═════ Data excerpts
[config.mk]
export PLATFORM = sky130hd
export DESIGN_NAME = uart_rx_flat
export DESIGN_NICKNAME = d
export VERILOG_FILES = /design/src/rtl/uart_rx_if.sv /design/src/rtl/uart_rx.sv /design/src/flat_wrapper.sv
export SDC_FILE = /design/constraint.sdc
export NUM_CORES = 1
export LEC_CHECK = 0
export ABC_AREA = 0
export CORE_UTILIZATION = 58
export CTS_CLUSTER_DIAMETER = 40
export CTS_CLUSTER_SIZE = 28
export DETAILED_ROUTE_END_ITERATION = 16
export GPL_TIMING_DRIVEN = 0
export HOLD_SLACK_MARGIN = 0.12
export PLACE_DENSITY = 0.82
export SYNTH_ARGS = -nofsm -noshare
export SYNTH_HDL_FRONTEND = slang
export SYNTH_SLANG_ARGS = --single-unit
export TNS_END_PERCENT = 10
[constraint.sdc]
create_clock -name clk_uart -period 4.69 [get_ports clk_uart]
set_clock_uncertainty 0.1 [all_clocks]
set_input_delay 0.938 -clock clk_uart [delete_from_list [all_inputs] [get_ports clk_uart]]
set_output_delay 0.938 -clock clk_uart [all_outputs]
set_load 0.03 [all_outputs]
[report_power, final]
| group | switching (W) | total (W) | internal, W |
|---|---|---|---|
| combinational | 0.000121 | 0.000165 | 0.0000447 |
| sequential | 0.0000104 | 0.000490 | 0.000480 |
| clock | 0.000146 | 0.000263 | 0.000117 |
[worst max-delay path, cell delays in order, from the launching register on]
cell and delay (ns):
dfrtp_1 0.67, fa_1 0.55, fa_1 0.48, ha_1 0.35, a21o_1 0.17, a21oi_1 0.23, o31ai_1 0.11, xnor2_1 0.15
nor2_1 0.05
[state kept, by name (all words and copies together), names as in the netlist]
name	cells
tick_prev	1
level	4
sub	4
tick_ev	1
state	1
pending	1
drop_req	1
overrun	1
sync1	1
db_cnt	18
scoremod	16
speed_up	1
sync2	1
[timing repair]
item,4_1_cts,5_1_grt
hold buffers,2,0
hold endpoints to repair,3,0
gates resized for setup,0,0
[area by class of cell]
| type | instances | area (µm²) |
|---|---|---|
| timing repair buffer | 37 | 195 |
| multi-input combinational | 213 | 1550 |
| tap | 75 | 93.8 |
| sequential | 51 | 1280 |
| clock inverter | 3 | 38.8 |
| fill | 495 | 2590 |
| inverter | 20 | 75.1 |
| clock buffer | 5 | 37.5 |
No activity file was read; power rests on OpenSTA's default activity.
--- src/rtl/updown_counter_pkg.sv ---
// Shared constants for the up/down counter: direction encoding and legal width range.
package updown_counter_pkg;

  typedef enum logic {
    DIR_DOWN = 1'b0,
    DIR_UP   = 1'b1
  } dir_e;

  localparam int SIZE_MIN = 2;
  localparam int SIZE_MAX = 32;

endpackage

--- src/rtl/updown_counter_next.sv ---
// Combinational next-count and boundary-pulse logic for updown_counter.
// The saturate input is tied low by the top unless UPDOWN_COUNTER_SATURATE_EN is defined.
module updown_counter_next
  import updown_counter_pkg::*;
#(
  parameter int Size = 5
) (
  input  logic [Size-1:0] count,
  input  logic            load,
  input  logic [Size-1:0] load_value,
  input  logic            enable,
  input  logic            up,
  input  logic [Size-1:0] limit,
  input  logic            saturate,
  output logic [Size-1:0] next_count,
  output logic            next_terminal
);

  localparam logic [Size-1:0] ONE = Size'(1);

  always_comb begin
    next_count    = count;
    next_terminal = 1'b0;
    if (load) begin
      next_count = load_value;
    end else if (enable) begin
      if (up == DIR_UP) begin
        // A count already above limit is treated as a boundary, so it never runs past the modulus.
        if (count < limit) begin
          next_count = count + ONE;
        end else begin
          next_count    = saturate ? limit : '0;
          next_terminal = 1'b1;
        end
      end else begin
        if (count != '0) begin
          next_count = count - ONE;
        end else begin
          next_count    = saturate ? '0 : limit;
          next_terminal = 1'b1;
        end
      end
    end
  end

endmodule

--- src/rtl/updown_counter.sv ---
// Modulo-(limit+1) up/down counter with synchronous load and a registered boundary pulse.
// Define UPDOWN_COUNTER_SATURATE_EN to add the saturate input (hold at the boundary instead of wrapping).
module updown_counter
  import updown_counter_pkg::*;
#(
  parameter int Size       = 5,
  parameter int ResetValue = 0
) (
  input  logic            clock,
  input  logic            reset,
`ifdef UPDOWN_COUNTER_SATURATE_EN
  input  logic            saturate,
`endif
  input  logic            enable,
  input  logic            up,
  input  logic            load,
  input  logic [Size-1:0] load_value,
  input  logic [Size-1:0] limit,
  output logic [Size-1:0] count,
  output logic            terminal
);

  localparam logic [Size-1:0] RESET_COUNT = Size'(ResetValue);

  if (Size < SIZE_MIN || Size > SIZE_MAX) begin : g_bad_size
    $error("updown_counter: Size out of range");
  end
  if (ResetValue < 0 || longint'(ResetValue) >= (64'sd1 <<< Size)) begin : g_bad_reset
    $error("updown_counter: ResetValue does not fit in Size bits");
  end

  logic            sat_mode;
  logic [Size-1:0] next_count;
  logic            next_terminal;

`ifdef UPDOWN_COUNTER_SATURATE_EN
  assign sat_mode = saturate;
`else
  assign sat_mode = 1'b0;
`endif

  updown_counter_next #(.Size(Size)) u_next (
    .count         (count),
    .load          (load),
    .load_value    (load_value),
    .enable        (enable),
    .up            (up),
    .limit         (limit),
    .saturate      (sat_mode),
    .next_count    (next_count),
    .next_terminal (next_terminal)
  );

  always_ff @(posedge clock or negedge reset) begin
    if (!reset) begin
      count    <= RESET_COUNT;
      terminal <= 1'b0;
    end else begin
      count    <= next_count;
      terminal <= next_terminal;
    end
  end

endmodule

--- config.mk ---
export PLATFORM = sky130hd
export DESIGN_NAME = updown_counter
export DESIGN_NICKNAME = d
export VERILOG_FILES = /design/src/rtl/updown_counter_pkg.sv /design/src/rtl/updown_counter_next.sv /design/src/rtl/updown_counter.sv
export SDC_FILE = /design/constraint.sdc
export NUM_CORES = 1
export LEC_CHECK = 0
export BUFFER_PORTS_ARGS = -buffer_cell sky130_fd_sc_hd__buf_2
export CORE_AREA = 4 4 41 43
export DETAILED_ROUTE_END_ITERATION = 8
export DIE_AREA = 0 0 45 47
export HOLD_SLACK_MARGIN = 0.06
export PLACE_DENSITY_LB_ADDON = 0.3
export SLEW_MARGIN = 20
export SYNTH_ARGS = -nofsm -noshare
export SYNTH_HDL_FRONTEND = slang
export SYNTH_SLANG_ARGS = --single-unit
--- constraint.sdc ---
create_clock -name clock -period 4.1 [get_ports clock]
set_clock_uncertainty 0.2 [all_clocks]
set_input_delay 0 -clock clock [delete_from_list [all_inputs] [get_ports clock]]
set_output_delay 0 -clock clock [all_outputs]
set_load 0.05 [all_outputs]
==> results_dict.tcl, run 1 <==
set metrics [dict create \
    cp.required_ns 4.04 \
    boundaryPins 21 \
    cts-root-buf "clkbuf_4" \
    rsz0062_at_grt "false" \
    clk_latency_ns 0.25 \
    critical-path-max-stage-delay_ns 0.57 \
    grt_pass1_wl_mm 2.898 \
    initial_core_util_pct 45.87 \
    antenna_cells 0 \
    drt-initial-drc-count 9 \
    wl_mm 1.712 \
    finalCritPeriodShare_pct 67.16 \
    finalPower_mw 0.2602 \
    fillCellCount 110 \
    h-tree-depth 1 \
    startpoint_type "flop" \
    cts_buffers 3 \
    hold_path.class "in -> reg" \
    grt_max_degree 13 \
    drv_cap 0 \
    syn_avg_cell_area_um2 7.555 \
    worstMarginPinSlew_ns 0.4813 \
    grt_pass1_vias 662 \
    crit_family "simple AND/OR/NAND/NOR gates" \
    setup_viol 0 \
    drc 0 \
    cts_resized 0 \
    clk_path_buf_depth 2 \
    ant_nets 0 \
    ys_seq_area_share_pct 25.16 \
    port_buffers 20 \
    status "finished clean" \
    drt-pass1-iter-count 4 \
    multi_input_area_um2 395.4 \
    synth_cell_types 28 \
    cp_slowest_cell "or4b_1" \
    synth_warnings 0 \
    syn_area_um2 596.8 \
    fmax_mhz 363.2 \
    die_w_um 45 \
    hold_ws_ns 0.1996 \
    cts_sinks 6 \
    final_layout_size_suffix_gt1_share_pct 20.34 \
    drv_slew 0 \
    synthCells 79 \
    synth_fp_nets 100 \
    vdd_ir_drop_max_v 0.0001575 \
    coreArea_um2 1301 \
    antenna_found_initial 0 \
    stdcell_area_um2 913.4 \
    fin_tns_setup_ns 0 \
    globalplace.congestion 0.8632 \
    rows 13 \
    period_minus_slack_ns 2.754 \
    path_buf_inv 2 \
    path_class "reg -> reg" \
    regArea_um2 150.1 \
    grt-ovfl-total 0 \
    p_leak_nw 0.4406 \
    cts_tree "done" \
    vias_per_cell 5.188 \
    critPathCaptureType "flop" \
    die_h_um 47 \
    cpMostUsedCell "nor2_1" \
    p_per_area_nw_per_um2 284.9 \
    drt-wirelength-per-cell_um 12.87 \
    cp_max_fo 8 \
    ys_ff_latch 6 \
    crit_chain "inv_1 -> ha_1 -> or4b_1 -> nor2_1 -> o31ai_1 -> a21oi_1 -> nor2_1 -> dlygate4sd3_1" \
    syn_to_final_growth_pct 53.04 \
    layout.nets 141 \
    dpl_cell_area_um2 690.7 \
    dp_hpwl_mm 1.121 \
    hold_viol 0 \
    grt.total_usage_pct 19.21 \
    vias 690 \
    cp.arrival_ns 2.69 \
    slew_headroom_pct 67.76 \
    clk_pin_slew_ns 0.05 \
    die-area_um2 2115 \
]
==> cells in the final DEF (no fill, tap or decap) <==
master,count
and3_1,1
xor2_1,1
nor2_1,13
o22ai_1,1
dlygate4sd3_1,20
nand2b_1,3
ha_1,6
a32oi_1,1
a31oi_1,4
nand3_1,2
buf_2,20
o21ai_0,2
o31a_1,1
or2_2,1
nor3_1,1
nand3b_1,1
a211o_1,2
nor3b_1,1
a21oi_1,6
or4b_1,1
o31ai_1,2
o221ai_1,1
xnor2_1,3
nor2b_1,2
dfrtp_1,6
inv_1,7
nand2_1,6
clkbuf_4,3
==> cells by family (layout without fill, tap and decap cells) <==
group                    after synthesis  count (layout)  synth area share [%]
AO/OA/AOI/OAI                         20              20                 21.80
XOR/XNOR                               4               4                 5.871
adder cells (fa/ha/maj)                6               6                 12.58
buffers and inverters                 11              50                 8.596
flip-flops                             6               6                 25.16
AND/OR/NAND/NOR                       32              32                 26.00
==> stage by stage <==
stage               std cells  setup WS, ns  utilization, %
finish                    133         1.346           70.19
global route              133         1.182           70.19
CTS                       133         1.434           70.19
detailed placement        110         1.971           53.08
global placement          110         1.950           53.08
floorplan                  79         1.872               -
==> report_power, final <==
part	internal [mW]	leakage (nW)	switching [mW]
logic	0.0557	0.355	0.0649
registers	0.0657	0.0722	0.0152
clock network	0.0334	0.0138	0.0253
==> final timing paths <==
path,startpoint,end,slack [ns],cells past startpoint
max,count[0],count[2],1.35,8
min,limit[3],terminal,0.20,5
max reg2reg,count[0],count[2],1.35,8
min reg2reg,count[4],terminal,0.81,3
max in group asynchronous,reset,terminal,2.97,3
min in group asynchronous,reset,count[2],0.49,3
==> cells in the mapped netlist, drive strengths merged <==
library cell   n  area share, %
nor2          13            8.2
inv            7            4.4
a21oi          6            5.0
dfrtp          6             25
ha             6             13
nand2          6            3.8
a31oi          4            4.2
buf            3            3.6
nand2b         3            3.1
xnor2          3            4.4
a211o          2            2.9
nand3          2            1.7
nor2b          2            2.1
o21ai          2            1.7
o31ai          2            2.5
a32oi          1            1.5
and3           1            1.0
clkbuf         1           0.63
nand3b         1            1.3
nor3           1           0.84
nor3b          1            1.3
o221ai         1            1.5
o22ai          1            1.0
o31a           1            1.5
or2            1            1.0
or4b           1            1.7
xor2           1            1.5
==> timing repair <==
item                                   in CTS  in global routing
setup buffers                               0                  0
endpoints found under the hold margin      12                  0
hold buffers                               20                  0
==> registers in the layout, summed over array words and instances (netlist names) <==
signal    cells
count         5
terminal      1
==> cell type report <==
class	instances	share of cell area (%)
clock buffers	3	2.466
inverters	7	2.877
flip-flops and latches	6	16.44
repair buffers	40	32.88
well taps	15	2.055
multi-input cells	62	43.29
==> tightest hold or removal path, delay by kind of cell <==
| kind | cells | cell delay [ns] |
|---|---|---|
| buf+inv | 2 | 0.16 |
| simple gates | 1 | 0.13 |
| compound gates | 1 | 0.18 |
| fa+ha+maj | 1 | 0.13 |
==> per-layer routing <==
metal  routed length [um]  vias up  GRT usage [%]
met4                   27        0          7.018
met5                    0        -              0
li1                     -      354              -
met3                  100        2          3.448
met1                  761      312          23.96
met2                  822       22          33.05
No activity file was read; power rests on OpenSTA's default activity.
==> inputs of run 2 (changes only) <==
--- a/config.mk
+++ b/config.mk
@@ -5,10 +5,11 @@
 export SDC_FILE = /design/constraint.sdc
 export NUM_CORES = 1
 export LEC_CHECK = 0
+export ABC_AREA = 1
 export BUFFER_PORTS_ARGS = -buffer_cell sky130_fd_sc_hd__buf_2
-export CORE_AREA = 4 4 41 43
+export CORE_MARGIN = 4
+export CORE_UTILIZATION = 44
 export DETAILED_ROUTE_END_ITERATION = 8
-export DIE_AREA = 0 0 45 47
 export HOLD_SLACK_MARGIN = 0.06
 export PLACE_DENSITY_LB_ADDON = 0.3
 export SLEW_MARGIN = 20
==> constraint.sdc (replaced) <==
create_clock -name clock -period 2.3 [get_ports clock]
set_clock_uncertainty 0.2 [all_clocks]
set_input_delay 0 -clock clock [delete_from_list [all_inputs] [get_ports clock]]
set_output_delay 0 -clock clock [all_outputs]
set_load 0.05 [all_outputs]
==> results_dict.tcl, run 2 <==
set metrics [dict create \
    antenna_cells 0 \
    crit_chain "dlygate4sd3_1 -> buf_2 -> inv_1 -> nor2_1 -> dlygate4sd3_1 -> nor2_1 -> dlygate4sd3_1 -> nand2_1 -> nand2_1" \
    drv_cap 0 \
    min_path_cells 7 \
    crit_path_start "load" \
    wl_mm 2.133 \
    hold_path.class "in -> reg" \
    p_leak_nw 0.5730 \
    synth_fp_nets 122 \
    use_met1_pct 28.47 \
    final_common_cell "nand2_1" \
    drt-pass1-iter-count 4 \
    mostFrequentLayoutCells "36 x nand2_1, 24 x dlygate4sd3_1, 20 x buf_2, 14 x inv_1, 10 x nor2_1" \
    period_minus_slack_ns 2.230 \
    met2_usage_pct 37.64 \
    clk_latency_ns 0.25 \
    die_w_um 46.60 \
    coreArea_um2 1350 \
    initial_core_util_pct 48.56 \
    synth_ff_type "dfrtp_1" \
    die-area_um2 2172 \
    startpoint_type "input pin" \
    syn_to_final_growth_pct 59.54 \
    synth_cell_types 17 \
    drt-wirelength-per-cell_um 13.09 \
    cts_sinks 6 \
    path_buf_inv 5 \
    largest_reg_flops 5 \
    cts_buffers 3 \
    cts_setup_buffers 0 \
    rr_worst_depth 10 \
    dpl_cell_area_um2 770.7 \
    cts_tree "done" \
    clk_path_buf_depth 2 \
    finalCritPeriodShare_pct 96.98 \
    synth_common_cells "36 x nand2_1, 14 x inv_1, 10 x nor2_1" \
    synthCells 101 \
    r2r_start "count[0]" \
    hold_path_startpoint "limit[1]" \
    rsz0062_at_grt "false" \
    cp.required_ns 2.24 \
    rows 13 \
    top_usage_layer "met2" \
    worstReg2RegEnd "count[0]" \
    ant_nets 0 \
    reg2reg_slack_ns 0.14 \
    h-tree-depth 1 \
    clk_pin_slew_ns 0.05 \
    syn_avg_cell_area_um2 6.491 \
    globalplace.congestion 0.8207 \
    ys_ff_latch 6 \
    cp.arrival_ns 2.18 \
    hold_viol 0 \
    path_class "in -> reg" \
    ys_top_cells_by_area "dfrtp_1 23%, nand2_1 21%, ha_1 11%" \
    reg_top3 "count (5), terminal (1)" \
    yosysMostFrequentCell "nand2_1" \
    p_per_area_nw_per_um2 518.4 \
    drv_slew 0 \
    placed_cells 136 \
    grt-ovfl-total 0 \
    netlist.area_leader.share_pct 22.90 \
    syn_area_um2 655.6 \
    worst-path-stages 9 \
    final_layout_size_suffix_gt1_share_pct 20.95 \
    vdd_ir_drop_max_v 0.0002714 \
    grt_pass1_vias 778 \
    stdcell_area_um2 1046 \
    top_register "count" \
    antenna_found_initial 0 \
    fmax_mhz 448.3 \
    status "finished clean" \
    die_h_um 46.60 \
    yosysTopAreaCell "dfrtp_1" \
    critical-path-max-stage-delay_ns 0.57 \
    dp_hpwl_mm 1.258 \
    met3_usage_pct 5.078 \
    cts-root-buf "clkbuf_4" \
    utilization_pct 77.48 \
    drt-initial-drc-count 19 \
    grt_pass1_wl_mm 3.456 \
    cpMostUsedCell "dlygate4sd3_1" \
    final_cells 163 \
    boundaryPins 21 \
    layout.nets 171 \
    ys_seq_area_share_pct 22.90 \
    setup_viol 0 \
    critPathCaptureType "flop" \
    vias 846 \
    grt.total_usage_pct 22.88 \
    fin_tns_setup_ns 0 \
    cp_max_fo 7 \
    fillCellCount 107 \
    cp-endpoint "count[1]" \
    slew_headroom_pct 67.62 \
    crit_family "buffers and inverters" \
    synth_edf_count 0 \
    async_flop_share_pct 100.0 \
    port_buffers 20 \
    worstMarginPinSlew_ns 0.4840 \
    drc 0 \
    cp_slowest_cell "dlygate4sd3_1" \
    grt_max_degree 10 \
    vias_per_cell 5.190 \
    synth_warnings 0 \
]
==> run 2: area by class of cell <==
cell class	instances	area (um2)	share of cell area [%]
clock buffer	3	22.52	2.153
inverter	17	63.81	6.100
multi-input combinational	77	442.9	42.34
sequential	6	150.1	14.35
tap	15	18.77	1.794
timing repair buffer	45	347.8	33.25
==> run 2: worst register-to-register path, delay by kind of cell (launching register included) <==
| kind | cells | cell delay, ns |
|---|---|---|
| buffers and inverters | 2 | 0.74 |
| flip-flops | 1 | 0.45 |
| AO/OA/AOI/OAI | 1 | 0.06 |
| AND/OR/NAND/NOR | 6 | 0.41 |
| adder cells (fa/ha/maj) | 1 | 0.19 |
==> run 2: report_power, final <==
| group | switching, mW | internal, mW | leakage (nW) |
|---|---|---|---|
| clock network | 0.0441 | 0.0594 | 0.0138 |
| registers | 0.0247 | 0.118 | 0.0746 |
| logic | 0.171 | 0.125 | 0.485 |
| total | 0.240 | 0.303 | 0.573 |
==> run 2: cells by family after synthesis <==
group	share of synthesized area (%)
xor+xnor	5.344
buf+inv	11.45
compound gates	7.632
flops	22.90
simple gates	41.22
fa+ha+maj	11.45
==> run 2: worst min path at each step <==
stage / end
3_3_place_gp: count[3]
3_5_place_dp: count[4]
2_1_floorplan: count[0]
5_1_grt: count[1]
6_report: count[1]
4_1_cts: count[1]
==> run 2: timing repair <==
action,4_1_cts,5_1_grt
hold buffers,25,0
resized for setup,0,2
hold endpoints to repair,12,0
setup endpoints to repair,0,5
==> run 2: layer usage <==
layer	share of wire (%)	vias up	wire (um)
met5	0	-	0
met4	3.9	0	84
met3	7.1	13	151
met2	49	36	1044
met1	40	382	853
li1	-	415	-
==> run 2: through the flow <==
step | hold slack [ns] | power (mW) | worst slack, ns
after global routing | 0.1295 | 0.5805 | 0.008610
after floorplan | -0.4956 | 0.3209 | 0.3161
after CTS | 0.07198 | 0.5201 | 0.08414
final | 0.05714 | 0.5423 | 0.06953
after global placement | -0.3706 | 0.3746 | 0.4857
after detailed placement | -0.3703 | 0.3787 | 0.4224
══════════
The answer should hold only the lines from the start of the records above through the line containing "0.000165 | 0.0000447 |", each set down exactly.

[config.mk]
export PLATFORM = sky130hd
export DESIGN_NAME = uart_rx_flat
export DESIGN_NICKNAME = d
export VERILOG_FILES = /design/src/rtl/uart_rx_if.sv /design/src/rtl/uart_rx.sv /design/src/flat_wrapper.sv
export SDC_FILE = /design/constraint.sdc
export NUM_CORES = 1
export LEC_CHECK = 0
export ABC_AREA = 0
export CORE_UTILIZATION = 58
export CTS_CLUSTER_DIAMETER = 40
export CTS_CLUSTER_SIZE = 28
export DETAILED_ROUTE_END_ITERATION = 16
export GPL_TIMING_DRIVEN = 0
export HOLD_SLACK_MARGIN = 0.12
export PLACE_DENSITY = 0.82
export SYNTH_ARGS = -nofsm -noshare
export SYNTH_HDL_FRONTEND = slang
export SYNTH_SLANG_ARGS = --single-unit
export TNS_END_PERCENT = 10
[constraint.sdc]
create_clock -name clk_uart -period 4.69 [get_ports clk_uart]
set_clock_uncertainty 0.1 [all_clocks]
set_input_delay 0.938 -clock clk_uart [delete_from_list [all_inputs] [get_ports clk_uart]]
set_output_delay 0.938 -clock clk_uart [all_outputs]
set_load 0.03 [all_outputs]
[report_power, final]
| group | switching (W) | total (W) | internal, W |
|---|---|---|---|
| combinational | 0.000121 | 0.000165 | 0.0000447 |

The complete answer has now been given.